I've had a front loader for eleven years. Yes there is a hole in the front, and NO I've never had water come out of it! The water level never gets high enough to run out the hole unless the fill valve were to malfunction. But guess what, a top loader has a fill valve too that can malfunction. Ya know what? A top loader drum has a big hole in it too, it's in the TOP. And if the fill valve malfunctions on one of those machines it's going to overflow too. 

John


----------



## sfw1960 (Apr 7, 2002)

While I agree they do both have a fill valve tha can malfunction the top load doesn't have something a front load does. 
The front loader ALSO has a door gasket that gets slopped with soapy water all the time and it CAN leak.
I would be the one putting in new flooring,drywall,trim & linoleum at this house...
So John , like they say at the ice cream shop "lick it & like it!"

:lol: :lol: 
ONE thing I am convinced of:
They are _*ALL*_ POS'es!

:evilsmile


----------



## Kayak Dave (Aug 1, 2009)

I vote front loader. Both washer/dryer are mounted on a common base that raises them up about 10-12 inches.
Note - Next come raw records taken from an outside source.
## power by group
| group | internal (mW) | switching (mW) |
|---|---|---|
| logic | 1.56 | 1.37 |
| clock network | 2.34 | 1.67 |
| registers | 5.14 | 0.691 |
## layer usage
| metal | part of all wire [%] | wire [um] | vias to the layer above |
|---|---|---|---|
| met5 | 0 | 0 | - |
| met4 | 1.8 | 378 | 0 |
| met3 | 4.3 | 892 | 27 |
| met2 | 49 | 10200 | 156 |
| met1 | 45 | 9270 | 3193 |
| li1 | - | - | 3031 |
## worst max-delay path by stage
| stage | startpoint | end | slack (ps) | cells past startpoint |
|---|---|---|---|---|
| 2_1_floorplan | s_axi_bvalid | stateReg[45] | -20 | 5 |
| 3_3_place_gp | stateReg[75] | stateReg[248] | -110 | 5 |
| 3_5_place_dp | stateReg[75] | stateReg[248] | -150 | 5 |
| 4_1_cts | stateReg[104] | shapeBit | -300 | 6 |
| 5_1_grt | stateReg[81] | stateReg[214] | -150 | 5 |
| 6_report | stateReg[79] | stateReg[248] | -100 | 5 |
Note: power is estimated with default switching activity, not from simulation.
`config.mk`:
```
export PLATFORM = sky130hd
export DESIGN_NAME = ppf_flow_ctrl
export DESIGN_NICKNAME = d
export VERILOG_FILES = /design/src/rtl/ppf_pkg.sv /design/src/rtl/ppf_rx_if.sv /design/src/rtl/ppf_rx_counter.sv /design/src/rtl/ppf_flow_ctrl.sv
export SDC_FILE = /design/constraint.sdc
export NUM_CORES = 1
export LEC_CHECK = 0
export BUFFER_PORTS_ARGS = -buffer_cell sky130_fd_sc_hd__buf_2
export CORE_MARGIN = 3
export CORE_UTILIZATION = 53
export DETAILED_ROUTE_END_ITERATION = 8
export GPL_TIMING_DRIVEN = 0
export MAX_ROUTING_LAYER = met4
export PLACE_DENSITY_LB_ADDON = 0.2
export RECOVER_POWER = 50
export SKIP_CTS_REPAIR_TIMING = 1
export SKIP_LAST_GASP = 1
export SLEW_MARGIN = 20
export SYNTH_ARGS = -nofsm -noshare
export SYNTH_HDL_FRONTEND = slang
export SYNTH_SLANG_ARGS = --single-unit
```
`constraint.sdc`:
```
create_clock -name clk_sys -period 7.5 [get_ports clk_sys]
set_clock_uncertainty 0.2 [all_clocks]
set_input_delay 0.375 -clock clk_sys [delete_from_list [all_inputs] [get_ports clk_sys]]
set_output_delay 0.375 -clock clk_sys [all_outputs]
set_load 0.02 [all_outputs]
```
`src/rtl/ppf_pkg.sv`:
```
package ppf_pkg;
  // priority 0 pause quanta defaults
  localparam logic [15:0] PAUSE_QUANTA_RST   = 16'hffff;
  localparam logic [15:0] REFRESH_QUANTA_RST = 16'hff00;
  localparam logic [15:0] XON_QUANTA         = 16'h0000;
  // one pause quantum is 512 bit times; 64 bits per cycle at 10G
  localparam int          BITS_PER_QUANTUM   = 512;
  localparam int          BITS_PER_CYCLE     = 64;
  localparam int          CYC_PER_QUANTUM    = BITS_PER_QUANTUM / BITS_PER_CYCLE;
  localparam int          QTICK_W            = 4;
  // frame kinds sent to the framer
  typedef enum logic [1:0] {
    PPF_FRM_XOFF = 2'h1,
    PPF_FRM_XON  = 2'h2
  } ppf_frm_t;
endpackage

```
`src/rtl/ppf_rx_if.sv`:
```
`timescale 1ns/100ps
// carries a decoded received pause frame into the receive counter
interface ppf_rx_if;
  logic        frame_valid;
  logic [15:0] quanta;
  logic        qtick;
  logic        pause;
  modport src (output frame_valid, output quanta, output qtick, input pause);
  modport cnt (input frame_valid, input quanta, input qtick, output pause);
endinterface

```
`src/rtl/ppf_rx_counter.sv`:
```
`timescale 1ns/100ps
// receive side quanta down-counter for priority 0
module ppf_rx_counter (
  input  wire logic clk_sys,
  input  wire logic rstn,
  ppf_rx_if.cnt     rx
);
  logic [15:0] count_q;
  logic [15:0] count_d;

  // a zero-quanta frame loads zero and drops the pause at once
  always_comb begin
    count_d = count_q;
    if (rx.frame_valid) begin
      count_d = rx.quanta;
    end else if (rx.qtick && count_q != 16'h0000) begin
      count_d = count_q - 16'h0001;
    end
  end

  always_ff @(posedge clk_sys) begin
    if (!rstn) begin
      count_q <= 16'h0000;
    end else begin
      count_q <= count_d;
    end
  end

  // indication stays high while the counter is non-zero
  assign rx.pause = (count_q != 16'h0000);
endmodule // ppf_rx_counter

```
`src/rtl/ppf_flow_ctrl.sv`:
```
`timescale 1ns/100ps
// Operation
// - xoff frame carries programmed quanta, default ffff
// - resend pause each refresh count while requested
// - auto xon sends zero-quanta frame on drop of a request held over one cycle
// - zero-quanta frame drops pause indication immediately
// - auto xon off: no frame on drop
// - indication high on xoff; partner halts fifo
// - request held over one cycle is refreshed xoff
// - indication high while quanta counter non-zero
module ppf_flow_ctrl (
  input  wire logic        clk_sys,
  input  wire logic        rstn,
  input  wire logic        tx_prio0_pause_request,
  input  wire logic        auto_xon_en,
  input  wire logic [15:0] pause_quanta,
  input  wire logic [15:0] refresh_quanta,
  input  wire logic        rx_frame_valid,
  input  wire logic [15:0] rx_frame_quanta,
  output logic             tx_frame_valid,
  input  wire logic        tx_frame_ready,
  output logic [1:0]       tx_frame_kind,
  output logic [15:0]      tx_frame_quanta,
  output logic             rx_prio0_pause_indication
);
  ////////////////////////////////////////////////////////////////////
  // quantum tick divider: one slot per 512 bit times; the length is
  // fixed for a 64-bit datapath, a narrower one needs another count
  // both the refresh count and the receive counter age on this tick
  logic [ppf_pkg::QTICK_W-1:0] div_q;
  logic [ppf_pkg::QTICK_W-1:0] div_d;
  logic                        qtick;

  always_comb begin
    qtick = (div_q == ppf_pkg::QTICK_W'(ppf_pkg::CYC_PER_QUANTUM - 1));
    div_d = qtick ? '0 : div_q + 1'b1;
  end

  // divider free-runs from reset, so the first quantum is a whole one
  always_ff @(posedge clk_sys) begin
    if (!rstn) begin
      div_q <= '0;
    end else begin
      div_q <= div_d;
    end
  end

  ////////////////////////////////////////////////////////////////////
  // transmit request tracking: how long the client has held the request
  typedef enum logic [2:0] {
    PPF_REQ_IDLE  = 3'b001,  // request low
    PPF_REQ_FIRST = 3'b010,  // first cycle high
    PPF_REQ_HELD  = 3'b100   // high for more than one cycle
  } ppf_req_st_t;

  ppf_req_st_t req_st_q;
  ppf_req_st_t req_st_d;
  logic        req_rise;   // request went high this cycle
  logic        req_held;   // request still high after its first two cycles
  logic        req_drop;   // held request released this cycle

  // a single-cycle pulse never reaches held, so it gets one xoff and
  // neither refresh nor xon; only a held request is a standing xoff
  // that the block keeps alive until the client lets go of it
  always_comb begin
    req_st_d = req_st_q;
    req_rise = 1'b0;
    req_held = 1'b0;
    req_drop = 1'b0;
    unique case (req_st_q)
      PPF_REQ_IDLE: begin
        if (tx_prio0_pause_request) begin
          req_st_d = PPF_REQ_FIRST;
          req_rise = 1'b1;
        end
      end
      PPF_REQ_FIRST: begin
        req_st_d = tx_prio0_pause_request ? PPF_REQ_HELD : PPF_REQ_IDLE;
      end
      PPF_REQ_HELD: begin
        req_held = tx_prio0_pause_request;
        req_drop = !tx_prio0_pause_request;
        req_st_d = tx_prio0_pause_request ? PPF_REQ_HELD : PPF_REQ_IDLE;
      end
      default: begin
        req_st_d = PPF_REQ_IDLE;
      end
    endcase
  end

  // request comes from logic on this clock, so no synchroniser
  always_ff @(posedge clk_sys) begin
    if (!rstn) begin
      req_st_q <= PPF_REQ_IDLE;
    end else begin
      req_st_q <= req_st_d;
    end
  end

  ////////////////////////////////////////////////////////////////////
  // frame scheduling: pending xoff and xon, refresh quanta count
  logic [15:0] qcount_q;    // quanta since the last frame went out
  logic [15:0] qcount_d;
  logic        pend_xoff_q;
  logic        pend_xoff_d;
  logic        pend_xon_q;
  logic        pend_xon_d;
  logic        send;        // framer takes the offered frame
  logic        slot_free;   // output register can take a new frame
  logic        load;        // a pending frame moves into the output

  // a pending frame is retired when it is loaded, not when it is sent;
  // a flag still set at load time would be offered a second time
  always_comb begin
    send        = tx_frame_valid && tx_frame_ready;
    slot_free   = !tx_frame_valid || tx_frame_ready;
    load        = slot_free && (pend_xon_q || pend_xoff_q);
    pend_xoff_d = pend_xoff_q;
    pend_xon_d  = pend_xon_q;
    qcount_d    = qcount_q;
    if (load) begin
      pend_xoff_d = 1'b0;
      pend_xon_d  = 1'b0;
    end
    // any frame on the wire restarts the refresh count
    if (send) begin
      qcount_d = 16'h0000;
    end else if (qtick && qcount_q != 16'hffff) begin
      qcount_d = qcount_q + 16'h0001;
    end
    // new rising request: send xoff
    if (req_rise) begin
      pend_xoff_d = 1'b1;
    end
    // refresh while held; waits while a frame is queued or offered,
    // since that frame restarts the count when it goes out
    if (req_held && !pend_xoff_q && !tx_frame_valid
        && qcount_q >= refresh_quanta) begin
      pend_xoff_d = 1'b1;
    end
    // release of a held request: xon only when enabled
    if (req_drop) begin
      pend_xoff_d = 1'b0;
      pend_xon_d  = auto_xon_en;
    end
    // a request that comes back cancels a waiting xon
    if (tx_prio0_pause_request) begin
      pend_xon_d = 1'b0;
    end
  end

  // scheduling state, registered only
  always_ff @(posedge clk_sys) begin
    if (!rstn) begin
      qcount_q    <= 16'h0000;
      pend_xoff_q <= 1'b0;
      pend_xon_q  <= 1'b0;
    end else begin
      qcount_q    <= qcount_d;
      pend_xoff_q <= pend_xoff_d;
      pend_xon_q  <= pend_xon_d;
    end
  end

  ////////////////////////////////////////////////////////////////////
  // frame request outputs, registered data
  logic [1:0]  kind_d;
  logic [15:0] quanta_d;
  logic        valid_d;

  // an offer stands until the framer takes it; xon beats a pending
  // xoff because it ends the remote pause sooner
  always_comb begin
    valid_d  = tx_frame_valid && !tx_frame_ready;
    kind_d   = tx_frame_kind;
    quanta_d = tx_frame_quanta;
    if (!valid_d) begin
      if (pend_xon_q) begin
        valid_d  = 1'b1;
        kind_d   = ppf_pkg::PPF_FRM_XON;
        quanta_d = ppf_pkg::XON_QUANTA;
      end else if (pend_xoff_q) begin
        valid_d  = 1'b1;
        kind_d   = ppf_pkg::PPF_FRM_XOFF;
        quanta_d = pause_quanta;
      end
    end
  end

  // frame fields come straight from flops, stable while offered
  always_ff @(posedge clk_sys) begin
    if (!rstn) begin
      tx_frame_valid  <= 1'b0;
      tx_frame_kind   <= 2'h0;
      tx_frame_quanta <= ppf_pkg::PAUSE_QUANTA_RST;
    end else begin
      tx_frame_valid  <= valid_d;
      tx_frame_kind   <= kind_d;
      tx_frame_quanta <= quanta_d;
    end
  end

  ////////////////////////////////////////////////////////////////////
  // receive pause indication
  // a zero-quanta frame clears the counter, so the remote side resumes
  // at once instead of waiting out the earlier pause
  ppf_rx_if rxi ();
  assign rxi.frame_valid = rx_frame_valid;
  assign rxi.quanta      = rx_frame_quanta;
  assign rxi.qtick       = qtick;

  ppf_rx_counter u_rx_counter (
    .clk_sys (clk_sys),
    .rstn    (rstn),
    .rx      (rxi.cnt)
  );

  assign rx_prio0_pause_indication = rxi.pause;
endmodule // ppf_flow_ctrl

```
Word-level counts from Yosys, hierarchy flattened
Cells that the tools add are included.

Add/subtract/negate cells: 3. $lt $le $gt $ge: 1. Equal/unequal tests: 6. Multiplexer cells: 20. Bitwise logic cells: 2. Reductions and logical operators: 25.

Operators by type and width (number): $mux W16 (4); $add A16 B1 Y16 const B (1); $ge A16 B16 Y1 (1); $ne A16 B16 Y1 const B (1); $reduce_bool A16 Y1 (1); $sub A16 B1 Y16 const B (1); $mux W1 (11); $reduce_or A2 Y1 (5); $logic_and A1 B1 Y1 (8); $mux W3 (2); $pmux W3 S2 (1); $reduce_bool A2 Y1 (3); $add A4 B1 Y4 const B (1); $eq A4 B3 Y1 const B (1); $logic_not A1 Y1 (4); $mux W2 (2); $eq A3 B1 Y1 const B (1); $eq A3 B2 Y1 const B (1); $eq A3 B3 Y1 const B (1); $reduce_bool A3 Y1 (1); $logic_or A1 B1 Y1 (2); $ne A2 B2 Y1 const B (1); $not A1 Y1 (2); $reduce_and A2 Y1 (1).

Bits in registers: 60. Bits of input ports: 54. Output and inout port bits: 20. Logic and storage cells: 66.

Depth between registers and ports, before layout
Depth in word-level cells: 6. Gate-level depth with buffers: 8. Depth with buffers taken out: 7.

Modules after synthesis
A second synthesis with hierarchy kept.

Cell total of the unflattened synthesis: 392. Area total of the unflattened synthesis: 3293.2 um^2.

Modules (own cells, without submodules): ppf_flow_ctrl (times used 1, cells each 281, area an instance 2366.0 um^2, sequential area each 880.8 um^2); ppf_rx_counter (times used 1, cells each 111, area an instance 927.1 um^2, sequential area each 320.3 um^2).

Worst setup path before layout
Ideal clock, no wire load.

Path kind: reg-to-reg. Start: register u_rx_counter.count_q[0]. End: register u_rx_counter.count_q[1]. Library setup time: 66 ps. Arrival: 2166 ps. Data required time: 7234 ps. Setup slack: 5068 ps. Stages on the path, launching flop included: 8. Path buffers: 1. Period minus slack after synthesis: 2432 ps. Cell sequence: dfxtp_1 inv_1 ha_1 or4b_2 or4_4 buf_6 a311o_1 a21boi_2.

Cells in the longest elaborated chain, start to end: 3. Elaborated cells between the ends (all ways): 6. Classes of those cells: 1 x add/sub; 2 x mux; 3 x reduce/logical.

RTL lines: start: declaration (line ppf_rx_counter.sv:8) `logic [15:0] count_q;`; start signal: assignment (line ppf_rx_counter.sv:25) `count_q <= count_d;`; $sub A16 B1 Y16 / $reduce_bool A16 Y1 (equally long branches) (line ppf_rx_counter.sv:17, ppf_rx_counter.sv:16); $mux W16 / $logic_and A1 B1 Y1 (equally long branches) (line ppf_rx_counter.sv:16) `end else if (rx.qtick && count_q != 16'h0000) begin`; $mux W16 / $reduce_bool A2 Y1 (equally long branches).

Parallel ways exist; a longest one is shown, timed or not. The select of a mux whose other input is x is not followed. A chain may end at the register's enable or synchronous reset.

Worst setup path after layout
Ends and elaborated chain as after synthesis.

==> impl_metrics.json <==
{
  "status": "complete, no violations",
  "synth_area_um2": 3110,
  "synthCells": 373,
  "power_leakage_nw": 1.64,
  "area_delta_synth_final_pct": 20.9,
  "drive_above_1_share": 0.165,
  "ir_worst_vdd_mv": 0.167,
  "clock_path_buffers": 2,
  "multi_input_area_um2": 1700,
  "routed_wl_um": 7070,
  "clk_latency_ns": 0.34,
  "hold_violations": 0,
  "crit_required_ns": 7.58,
  "worst_slew_pin_slew_ns": 0.853,
  "ff_latch_area_um2": 1200,
  "cts_buffers": 9,
  "vias": 2902,
  "synthTopCellsByArea": "dfxtp_1, ha_1, o311ai_0, nand2_1, inv_1",
  "final_nets": 531,
  "finalCritPeriodShare": 0.345,
  "die_w_um": 82.6,
  "synth_top_cell_by_area": "dfxtp_1",
  "yosys_register_bits": 60,
  "postSynth.asyncResetShare": 0,
  "dp.cells": 518,
  "max_cap_viol_count": 0,
  "top_usage_layer": "met2",
  "clkTransAtPathRegs_ns": 0.06,
  "stdcell_count": 534,
  "ys.warnings.count": 0,
  "met2_usage": 0.348,
  "critical_path_class": "register to register",
  "clock.fmax_mhz": 387,
  "synth_edf_count": 0,
  "num-fill-cells": 516,
  "critPathMaxFanout": 10,
  "cts-root-buf": "clkbuf_8",
  "slew_headroom": 0.427,
  "synth_nets": 447,
  "globalplace.congestion": 0.864,
  "drv_slew": 0,
  "crit_arrival_ns": 2.66,
  "rsz0062_at_grt": "no",
  "synth.most_common_cell": "dfxtp_1",
  "met3_usage": 0.0770,
  "setup_viol": 0,
  "hold_class": "input pin to register",
  "drtIter0Drc": 145,
  "grt_max_degree": 11,
  "die_h_um": 82.6,
  "tns_ns": 0,
  "dp_hpwl_um": 5140,
  "grt_overflow": 0,
  "synth_top_area_share": 0.386,
  "port_buffers": 73,
  "antenna_found_initial": 0,
  "power_density_nw_per_um2": 197,
  "drc_errors": 0,
  "fin_crit_ns": 2.58,
  "track_usage": 0.225,
  "vias_per_cell": 5.43,
  "avgSynthCellArea_um2": 8.34,
  "grt.met1_usage": 0.283,
  "clock_sinks": 60,
  "rows": 27,
  "yosys-top-cells-count": "dfxtp_1, nand2_1, inv_1",
  "yosysSeqAreaShare": 0.386,
  "timing.hold.ws_ns": 0.0540,
  "cp-end-kind": "register",
  "cts_tree": "done",
  "start_util": 0.555,
  "die_area_um2": 6830,
  "synth.distinct_cells": 45,
  "cts.htree.levels": 3,
  "antenna_left": 0,
  "synth_flop_cell": "dfxtp_1",
  "core_area_um2": 5610,
  "grt_pass1_wl_um": 11500,
  "drt_pass1_iterations": 4,
  "diodes": 0,
  "io-pin-count": 74,
  "cp-start-kind": "register",
  "grt_pass1_vias": 2574,
  "wl_per_cell_um": 13.2
}
metrics by stage:
step	power (mW)	utilization	setup WS [ns]	instance area, µm²
final	0.743	0.671	4.92	3760
after global routing	0.776	0.671	4.81	3760
after CTS	0.749	0.675	4.92	3780
after detailed placement	0.428	0.636	4.95	3570
after global placement	0.425	0.636	4.98	3570
after floorplan	0.397	-	5.07	3110
power by group:
group          internal (mW)  total (mW)  switching [mW]  leakage, nW
Sequential             0.332       0.342          0.0107        0.490
Combinational         0.0345      0.0778          0.0433         1.04
Clock                  0.196       0.322           0.127        0.107
Total                  0.562       0.743           0.181         1.64
cell families after synthesis:
kind of cell,count (synthesis),share of synthesized area
simple gates,133,0.222
compound gates,78,0.164
flops,60,0.386
buf+inv,53,0.0663
xor+xnor,29,0.0816
fa+ha+maj,20,0.0804
cell usage in the layout (no fill, tap or decap), types with 7 or more instances in the layout:
cell | Yosys | final
nand2_1 | 37 | 37
nand3_1 | 7 | 7
ha_1 | 20 | 20
nand4_1 | 11 | 11
clkbuf_1 | 15 | 36
a21oi_1 | 23 | 23
buf_2 | 0 | 54
o311ai_0 | 16 | 16
xnor2_1 | 14 | 14
nor2_1 | 26 | 26
nor3_1 | 15 | 15
clkbuf_8 | 0 | 10
dfxtp_1 | 60 | 60
o21ai_0 | 21 | 21
xor2_1 | 15 | 15
inv_1 | 36 | 36
layout make-up:
| cell class | instances | area share |
|---|---|---|
| multi-input cells | 260 | 0.453 |
| flip-flops and latches | 60 | 0.319 |
| repair buffers | 73 | 0.0908 |
| clock buffers | 12 | 0.0386 |
| inverters | 37 | 0.0369 |
| well taps | 72 | 0.0240 |
| clock inverters | 4 | 0.0193 |
| plain buffers | 16 | 0.0180 |
routing by layer:
layer  vias to the layer above  share of wire
met4                         0         0.0082
met5                         -              0
met2                        73           0.46
met1                      1331           0.47
met3                         7          0.058
li1                       1491              -
worst max-delay path, stage by stage, from the launching register on:
cell,delay [ns]
dfxtp_1,0.35
inv_1,0.09
ha_1,0.18
or4b_2,0.60
or4_4,0.45
buf_6,0.16
a311o_1,0.36
a21boi_2,0.13
worst paths after layout:
check | startpoint | end | slack, ns | cells after the start
worst max-delay path | u_rx_counter.count_q[0]$_SDFFE_PN0P_ | u_rx_counter.count_q[1]$_SDFFE_PN0P_ | 4.92 | 7
worst min-delay path | tx_prio0_pause_request | pend_xon_q$_SDFFE_PP0P_ | 0.05 | 2
worst max register to register | u_rx_counter.count_q[0]$_SDFFE_PN0P_ | u_rx_counter.count_q[1]$_SDFFE_PN0P_ | 4.92 | 7
worst min register to register | div_q[0]$_SDFF_PP0_ | div_q[0]$_SDFF_PP0_ | 0.24 | 1
registers in the layout, summed over array words and instances, names as in the netlist:
name and cells:
tx_frame_quanta 16, tx_frame_valid 1, qcount_q 16, div_q 4
req_st_q 3, pend_xon_q 1, tx_frame_kind 2, u_rx_counter.count_q 16
pend_xoff_q 1
Note: power is estimated with default switching activity, not from simulation.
Doors open like a cabinet, out of one and into the other. Using the front loading combo is much easier on my back. Uses less water and clothes come out of the washer more dry than when using a top loader.

But Mostly: With a front loader, you dont have to worry about it "walking" across the floor from an unbalanced load.


----------



## Downstate Doug (May 8, 2001)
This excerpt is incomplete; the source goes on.